# Multi-feature Linear Regression in Python
This week we are going to dive into linear regression in higher dimension, that is to say with more features than just one for our input variable. I will be borrowing/duplicating some code from my previous post regarding **Week 1**.

The first week is on Linear Regression and implementing Gradient Descent and normalization. Lets dive in!

In [1]:
import pandas as pd
import sklearn.preprocessing, sklearn.decomposition, \
    sklearn.linear_model, sklearn.pipeline, sklearn.metrics
from sklearn.feature_extraction.text import CountVectorizer
from sklearn_pandas import DataFrameMapper, cross_val_score
from pathlib import Path, PureWindowsPath
import os, sys
import numpy as np
import matplotlib.pyplot as plt

p = Path(os.getcwd()).parents[0]
ex1_path = Path(f'{p}\Octave Code\ex1')                
assert ex1_path.exists(), "Check path to data"
os.chdir(os.path.abspath(ex1_path))

df = pd.read_csv(Path(r'ex1data2.txt'))

Its always important to check what your data types are and if you have any null values.

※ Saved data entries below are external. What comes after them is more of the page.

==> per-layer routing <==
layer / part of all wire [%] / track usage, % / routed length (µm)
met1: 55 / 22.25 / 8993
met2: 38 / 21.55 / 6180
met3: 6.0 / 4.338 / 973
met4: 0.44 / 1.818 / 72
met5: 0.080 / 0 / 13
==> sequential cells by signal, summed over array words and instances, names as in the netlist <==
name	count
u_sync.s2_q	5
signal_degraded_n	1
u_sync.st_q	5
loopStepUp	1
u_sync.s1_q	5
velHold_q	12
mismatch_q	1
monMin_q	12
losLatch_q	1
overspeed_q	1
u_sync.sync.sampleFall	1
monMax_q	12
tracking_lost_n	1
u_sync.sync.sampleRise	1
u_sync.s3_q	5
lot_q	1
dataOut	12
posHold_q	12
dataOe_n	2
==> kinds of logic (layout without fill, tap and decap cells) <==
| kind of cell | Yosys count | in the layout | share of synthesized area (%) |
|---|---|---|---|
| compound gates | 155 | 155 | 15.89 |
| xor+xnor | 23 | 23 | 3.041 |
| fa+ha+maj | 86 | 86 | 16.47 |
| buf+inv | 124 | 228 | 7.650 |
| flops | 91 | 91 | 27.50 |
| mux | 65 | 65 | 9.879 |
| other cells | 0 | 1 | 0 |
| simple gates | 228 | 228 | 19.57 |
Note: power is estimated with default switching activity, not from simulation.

I know from the course that the columns are: 
1. Square Feet
2. Bedrooms
3. Price

In [2]:
df.columns = ['sqft', 'bdrms', 'price']

In [3]:
df.info()

<class 'pandas.core.frame.DataFrame'>
RangeIndex: 46 entries, 0 to 45
Data columns (total 3 columns):
sqft     46 non-null int64
bdrms    46 non-null int64
price    46 non-null int64
dtypes: int64(3)
memory usage: 1.2 KB


In [4]:
df.describe()

Unnamed: 0,sqft,bdrms,price
count,46.0,46.0,46.0
mean,1998.434783,3.173913,339119.456522
std,803.333019,0.768963,126103.418369
min,852.0,1.0,169900.0
25%,1429.5,3.0,249900.0
50%,1870.0,3.0,299900.0
75%,2284.5,4.0,368875.0
max,4478.0,5.0,699900.0


Good news, we don't have any null entries! When we look at the range, we have some very different data. The range for bdrms is 1-5, where the range for sqft is ~2k-4.5k. Although with this small data set it wouldn't matter, with a large dataset, regularization would be important, particularly for gradient descent. This is easy to add to our pipeline. I'm going to give it a shot and see what I can learn! Keep in mind with our small dataset of 46 labels it would be much faster to write a closed form solution via Least Squares.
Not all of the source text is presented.